SOURCE DATA section start

## src/mclp_pkg.sv

```systemverilog
package mclp_pkg;

    localparam int LINE_BYTES_DEF  = 32;
    localparam int MOTOR_COUNT_DEF = 4;

    // characters
    localparam logic [7:0] CH_NUL   = 8'h00;
    localparam logic [7:0] CH_TAB   = 8'h09;
    localparam logic [7:0] CH_LF    = 8'h0A;
    localparam logic [7:0] CH_CR    = 8'h0D;
    localparam logic [7:0] CH_SPACE = 8'h20;
    localparam logic [7:0] CH_PLUS  = 8'h2B;
    localparam logic [7:0] CH_MINUS = 8'h2D;
    localparam logic [7:0] CH_ZERO  = 8'h30;
    localparam logic [7:0] CH_TWO   = 8'h32;
    localparam logic [7:0] CH_NINE  = 8'h39;
    localparam logic [7:0] CH_D     = 8'h44;
    localparam logic [7:0] CH_F     = 8'h46;
    localparam logic [7:0] CH_O     = 8'h4F;
    localparam logic [7:0] CH_S     = 8'h53;

    // result status codes
    localparam logic [2:0] ST_APPLIED   = 3'd0;
    localparam logic [2:0] ST_UNCHANGED = 3'd1;
    localparam logic [2:0] ST_INVALID   = 3'd2;
    localparam logic [2:0] ST_OVERFLOW  = 3'd3;
    localparam logic [2:0] ST_OFF       = 3'd4;
    localparam logic [2:0] ST_RXERR     = 3'd5;

    // motor directions
    localparam logic [1:0] DIR_FWD  = 2'd0;
    localparam logic [1:0] DIR_REV  = 2'd1;
    localparam logic [1:0] DIR_HALT = 2'd2;

    localparam logic [7:0] SPEED_CAP = 8'd255;
    localparam logic [6:0] DUTY_MAX  = 7'd100;

    typedef struct packed {
        logic       off_hit;  // line is exactly "OFF"
        logic       cmd_ok;   // well-formed speed command with a legal speed
        logic [7:0] speed;    // saturated speed magnitude
    } scan_res_t;

endpackage

```

## src/mclp_scan.sv

```systemverilog
module mclp_scan #(
    parameter int MOTOR_COUNT = mclp_pkg::MOTOR_COUNT_DEF
) (
    input  logic                      clk,
    input  logic                      rst_n,
    input  logic                      start,
    input  logic                      step,
    input  logic [7:0]                char_in,
    output mclp_pkg::scan_res_t       res,
    output logic [2*MOTOR_COUNT-1:0]  dirs
);
    import mclp_pkg::*;

    localparam int MW = (MOTOR_COUNT > 1) ? $clog2(MOTOR_COUNT) : 1;

    localparam logic [2:0] PH_FIRST  = 3'd0;
    localparam logic [2:0] PH_WS     = 3'd1;
    localparam logic [2:0] PH_SIGNED = 3'd2;
    localparam logic [2:0] PH_DIGS   = 3'd3;
    localparam logic [2:0] PH_DLET   = 3'd4;
    localparam logic [2:0] PH_DCHR   = 3'd5;
    localparam logic [2:0] PH_DONE   = 3'd6;
    localparam logic [2:0] PH_BAD    = 3'd7;

    logic [2:0]    phase_reg, phase_next;
    logic [7:0]    mag_reg, mag_next;
    logic          neg_reg, neg_next;
    logic [MW-1:0] motor_reg, motor_next;
    logic [2:0]    idx_reg;
    logic          off_reg;
    logic [1:0]    dir_reg [MOTOR_COUNT];
    logic          dir_we;

    logic          is_digit;
    logic          is_space;
    logic [11:0]   mag_prod;

    assign is_digit = char_in inside {[CH_ZERO:CH_NINE]};
    assign is_space = (char_in == CH_SPACE) || (char_in inside {[CH_TAB:CH_CR]});
    assign mag_prod = {4'd0, mag_reg} * 12'd10 + {8'd0, char_in[3:0]};

    always_comb
    begin
        phase_next = phase_reg;
        mag_next   = mag_reg;
        neg_next   = neg_reg;
        motor_next = motor_reg;
        dir_we     = 1'b0;
        case (phase_reg)
            PH_FIRST:
            begin
                phase_next = (char_in == CH_S) ? PH_WS : PH_BAD;
            end
            PH_WS:
            begin
                if (is_space)
                begin
                    phase_next = PH_WS;
                end
                else if (char_in == CH_PLUS || char_in == CH_MINUS)
                begin
                    neg_next   = (char_in == CH_MINUS);
                    phase_next = PH_SIGNED;
                end
                else if (is_digit)
                begin
                    mag_next   = {4'd0, char_in[3:0]};
                    phase_next = PH_DIGS;
                end
                else
                begin
                    phase_next = PH_BAD;
                end
            end
            PH_SIGNED:
            begin
                if (is_digit)
                begin
                    mag_next   = {4'd0, char_in[3:0]};
                    phase_next = PH_DIGS;
                end
                else
                begin
                    phase_next = PH_BAD;
                end
            end
            PH_DIGS:
            begin
                if (is_digit)
                begin
                    // saturate the magnitude
                    mag_next = (mag_prod > {4'd0, SPEED_CAP}) ? SPEED_CAP : mag_prod[7:0];
                end
                else if (char_in == CH_D)
                begin
                    phase_next = PH_DCHR;
                end
                else
                begin
                    phase_next = PH_BAD;
                end
            end
            PH_DLET:
            begin
                phase_next = (char_in == CH_D) ? PH_DCHR : PH_BAD;
            end
            PH_DCHR:
            begin
                if (char_in inside {[CH_ZERO:CH_TWO]})
                begin
                    dir_we = 1'b1;
                    if (motor_reg == MW'(MOTOR_COUNT - 1))
                    begin
                        phase_next = PH_DONE;
                    end
                    else
                    begin
                        motor_next = motor_reg + MW'(1);
                        phase_next = PH_DLET;
                    end
                end
                else
                begin
                    phase_next = PH_BAD;
                end
            end
            default:
            begin
                phase_next = phase_reg;
            end
        endcase
    end

    always_ff @(posedge clk or negedge rst_n)
    begin
        if (!rst_n)
        begin
            phase_reg <= PH_FIRST;
            neg_reg   <= 1'b0;
            motor_reg <= '0;
            idx_reg   <= '0;
            off_reg   <= 1'b0;
        end
        else if (start)
        begin
            phase_reg <= PH_FIRST;
            neg_reg   <= 1'b0;
            motor_reg <= '0;
            idx_reg   <= '0;
            off_reg   <= 1'b1;
        end
        else if (step)
        begin
            phase_reg <= phase_next;
            neg_reg   <= neg_next;
            motor_reg <= motor_next;
            if (idx_reg != 3'd4)
            begin
                idx_reg <= idx_reg + 3'd1;
            end
            // "OFF" must match exactly, with nothing after it
            case (idx_reg)
                3'd0:    off_reg <= off_reg && (char_in == CH_O);
                3'd1:    off_reg <= off_reg && (char_in == CH_F);
                3'd2:    off_reg <= off_reg && (char_in == CH_F);
                default: off_reg <= 1'b0;
            endcase
        end
    end

    always_ff @(posedge clk)
    begin
        if (start)
        begin
            mag_reg <= '0;
        end
        else if (step)
        begin
            mag_reg <= mag_next;
            if (dir_we)
            begin
                dir_reg[motor_reg] <= char_in[1:0];
            end
        end
    end

    for (genvar k = 0; k < MOTOR_COUNT; k++)
    begin : g_dirs
        assign dirs[2*k +: 2] = dir_reg[k];
    end

    assign res.off_hit = off_reg && (idx_reg == 3'd3);
    assign res.cmd_ok  = (phase_reg == PH_DONE) && !(neg_reg && mag_reg != 8'd0);
    assign res.speed   = mag_reg;

endmodule

```

## src/motor_command_line_parser_unit.sv

```systemverilog
// Channel | Direction | Handshake          | Word
// --------+-----------+--------------------+------------------------------------
// in      | in        | in_valid, in_stall | action, rx_byte
// out     | out       | out_valid,out_stall| status, pwm_on, duty, drive_pins
//
// A byte that neither ends a line nor overflows it is taken and the input stays open.
// A line feed walks the stored line one byte a cycle through the line store
// read port: the input stalls through the scan and while the result loads.
// Overflow and timeout words stall the input while their result loads.
// The input also stalls while a finished word waits on a stalled output.
// Reset needs no clearing pass: the line store is only used where written.
module motor_command_line_parser_unit #(
    parameter int LINE_BYTES  = mclp_pkg::LINE_BYTES_DEF,
    parameter int MOTOR_COUNT = mclp_pkg::MOTOR_COUNT_DEF
) (
    input  logic       clk,
    input  logic       rst_n,
    input  logic       in_valid,
    output logic       in_stall,
    input  logic       action,
    input  logic [7:0] rx_byte,
    output logic       out_valid,
    input  logic       out_stall,
    output logic [2:0] status,
    output logic       pwm_on,
    output logic [6:0] duty,
    output logic [7:0] drive_pins
);
    import mclp_pkg::*;

    localparam int AW = $clog2(LINE_BYTES);
    localparam int PM = (MOTOR_COUNT < 4) ? MOTOR_COUNT : 4;

    localparam logic [1:0] S_IDLE = 2'd0;
    localparam logic [1:0] S_SCAN = 2'd1;
    localparam logic [1:0] S_EMIT = 2'd2;

    logic [7:0]               mem [LINE_BYTES];
    logic [7:0]               rd_data_reg;
    logic [AW-1:0]            rd_addr;
    logic                     mem_we;

    logic [1:0]               state_reg;
    logic [AW-1:0]            fill_reg;
    logic                     prev_cr_reg;
    logic [AW-1:0]            len_reg;
    logic [AW-1:0]            pos_reg;
    logic [2:0]               res_status_reg;

    logic                     known_reg;
    logic [6:0]               speed_reg;
    logic [2*MOTOR_COUNT-1:0] dirs_reg;
    logic                     pwm_reg;
    logic [6:0]               duty_reg;
    logic [7:0]               pins_reg;

    logic                     out_valid_reg;
    logic [2:0]               status_reg;
    logic                     pwm_out_reg;
    logic [6:0]               duty_out_reg;
    logic [7:0]               pins_out_reg;

    logic                     in_take;
    logic                     is_lf;
    logic [AW:0]              fill_inc;
    logic                     at_end;
    logic                     scan_start;
    logic                     scan_step;
    logic                     load_ok;
    logic                     changed;
    logic [6:0]               clamped;
    logic [7:0]               apply_pins;

    scan_res_t                scan_res;
    logic [2*MOTOR_COUNT-1:0] scan_dirs;

    assign in_stall   = (state_reg != S_IDLE);
    assign in_take    = in_valid && !in_stall;
    assign is_lf      = (rx_byte == CH_LF);
    assign fill_inc   = {1'b0, fill_reg} + (AW+1)'(1);
    assign mem_we     = in_take && !action && !is_lf;
    assign scan_start = in_take && !action && is_lf;
    assign at_end     = (pos_reg == len_reg) || (rd_data_reg == CH_NUL);
    assign scan_step  = (state_reg == S_SCAN) && !at_end;
    assign load_ok    = !out_valid_reg || !out_stall;
    assign rd_addr    = (state_reg == S_SCAN && pos_reg != len_reg) ?
                        pos_reg + AW'(1) : '0;

    always_ff @(posedge clk)
    begin
        if (mem_we)
        begin
            mem[fill_reg] <= rx_byte;
        end
        rd_data_reg <= mem[rd_addr];
    end

    mclp_scan #(
        .MOTOR_COUNT (MOTOR_COUNT)
    ) u_scan (
        .clk     (clk),
        .rst_n   (rst_n),
        .start   (scan_start),
        .step    (scan_step),
        .char_in (rd_data_reg),
        .res     (scan_res),
        .dirs    (scan_dirs)
    );

    assign clamped = (scan_res.speed > {1'b0, DUTY_MAX}) ? DUTY_MAX : scan_res.speed[6:0];
    assign changed = !known_reg || ({1'b0, speed_reg} != scan_res.speed) ||
                     (dirs_reg != scan_dirs);

    // pin codes: forward 01, reverse 10, stop 00
    always_comb
    begin
        apply_pins = pins_reg;
        for (int k = 0; k < PM; k++)
        begin
            case (scan_dirs[2*k +: 2])
                DIR_FWD: apply_pins[2*k +: 2] = 2'b01;
                DIR_REV: apply_pins[2*k +: 2] = 2'b10;
                default: apply_pins[2*k +: 2] = 2'b00;
            endcase
        end
    end

    always_ff @(posedge clk or negedge rst_n)
    begin
        if (!rst_n)
        begin
            state_reg      <= S_IDLE;
            fill_reg       <= '0;
            prev_cr_reg    <= 1'b0;
            len_reg        <= '0;
            pos_reg        <= '0;
            res_status_reg <= ST_APPLIED;
            known_reg      <= 1'b0;
            speed_reg      <= '0;
            dirs_reg       <= '0;
            pwm_reg        <= 1'b0;
            duty_reg       <= '0;
            pins_reg       <= '0;
        end
        else
        begin
            case (state_reg)
                S_IDLE:
                begin
                    if (in_take)
                    begin
                        if (action)
                        begin
                            // timeout: drop the partial line and stop everything
                            fill_reg       <= '0;
                            prev_cr_reg    <= 1'b0;
                            pwm_reg        <= 1'b0;
                            known_reg      <= 1'b1;
                            speed_reg      <= '0;
                            dirs_reg       <= {MOTOR_COUNT{DIR_HALT}};
                            pins_reg       <= '0;
                            res_status_reg <= ST_RXERR;
                            state_reg      <= S_EMIT;
                        end
                        else if (is_lf)
                        begin
                            len_reg     <= (fill_reg != '0 && prev_cr_reg) ?
                                           fill_reg - AW'(1) : fill_reg;
                            pos_reg     <= '0;
                            fill_reg    <= '0;
                            prev_cr_reg <= 1'b0;
                            state_reg   <= S_SCAN;
                        end
                        else if (fill_inc == (AW+1)'(LINE_BYTES))
                        begin
                            fill_reg       <= '0;
                            prev_cr_reg    <= 1'b0;
                            res_status_reg <= ST_OVERFLOW;
                            state_reg      <= S_EMIT;
                        end
                        else
                        begin
                            fill_reg    <= fill_inc[AW-1:0];
                            prev_cr_reg <= (rx_byte == CH_CR);
                        end
                    end
                end
                S_SCAN:
                begin
                    if (!at_end)
                    begin
                        pos_reg <= pos_reg + AW'(1);
                    end
                    else
                    begin
                        state_reg <= S_EMIT;
                        if (scan_res.off_hit)
                        begin
                            pwm_reg        <= 1'b0;
                            known_reg      <= 1'b1;
                            speed_reg      <= '0;
                            dirs_reg       <= {MOTOR_COUNT{DIR_HALT}};
                            pins_reg       <= '0;
                            res_status_reg <= ST_OFF;
                        end
                        else if (!scan_res.cmd_ok)
                        begin
                            res_status_reg <= ST_INVALID;
                        end
                        else if (!changed)
                        begin
                            res_status_reg <= ST_UNCHANGED;
                        end
                        else
                        begin
                            known_reg      <= 1'b1;
                            speed_reg      <= clamped;
                            dirs_reg       <= scan_dirs;
                            pins_reg       <= apply_pins;
                            pwm_reg        <= (clamped != '0);
                            if (clamped != '0)
                            begin
                                duty_reg <= clamped;
                            end
                            res_status_reg <= ST_APPLIED;
                        end
                    end
                end
                S_EMIT:
                begin
                    if (load_ok)
                    begin
                        state_reg <= S_IDLE;
                    end
                end
                default:
                begin
                    state_reg <= S_IDLE;
                end
            endcase
        end
    end

    always_ff @(posedge clk or negedge rst_n)
    begin
        if (!rst_n)
        begin
            out_valid_reg <= 1'b0;
        end
        else if (state_reg == S_EMIT && load_ok)
        begin
            out_valid_reg <= 1'b1;
        end
        else if (!out_stall)
        begin
            out_valid_reg <= 1'b0;
        end
    end

    always_ff @(posedge clk)
    begin
        if (state_reg == S_EMIT && load_ok)
        begin
            status_reg   <= res_status_reg;
            pwm_out_reg  <= pwm_reg;
            duty_out_reg <= duty_reg;
            pins_out_reg <= pins_reg;
        end
    end

    assign out_valid  = out_valid_reg;
    assign status     = status_reg;
    assign pwm_on     = pwm_out_reg;
    assign duty       = duty_out_reg;
    assign drive_pins = pins_out_reg;

`ifndef SYNTH
    a_pwm_duty: assert property (@(posedge clk) disable iff (!rst_n)
        pwm_reg |-> duty_reg != '0)
        else $error("pwm running with zero duty");

    a_stop_word: assert property (@(posedge clk) disable iff (!rst_n)
        out_valid && (status == ST_OFF || status == ST_RXERR) |->
            !pwm_on && drive_pins == 8'd0)
        else $error("stop word with motors still driven");

    a_fill_range: assert property (@(posedge clk) disable iff (!rst_n)
        fill_reg <= AW'(LINE_BYTES - 1))
        else $error("fill count past line length");

    a_scan_pos: assert property (@(posedge clk) disable iff (!rst_n)
        state_reg == S_SCAN |-> pos_reg <= len_reg)
        else $error("scan position past line end");

    a_lf_scan: assert property (@(posedge clk) disable iff (!rst_n)
        in_take && !action && is_lf |=> state_reg == S_SCAN && pos_reg == '0)
        else $error("line feed did not start a scan");
`endif

endmodule

```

SOURCE DATA section end

Every line of the listing above that includes "exactly" should be copied out.

        logic       off_hit;  // line is exactly "OFF"
            // "OFF" must match exactly, with nothing after it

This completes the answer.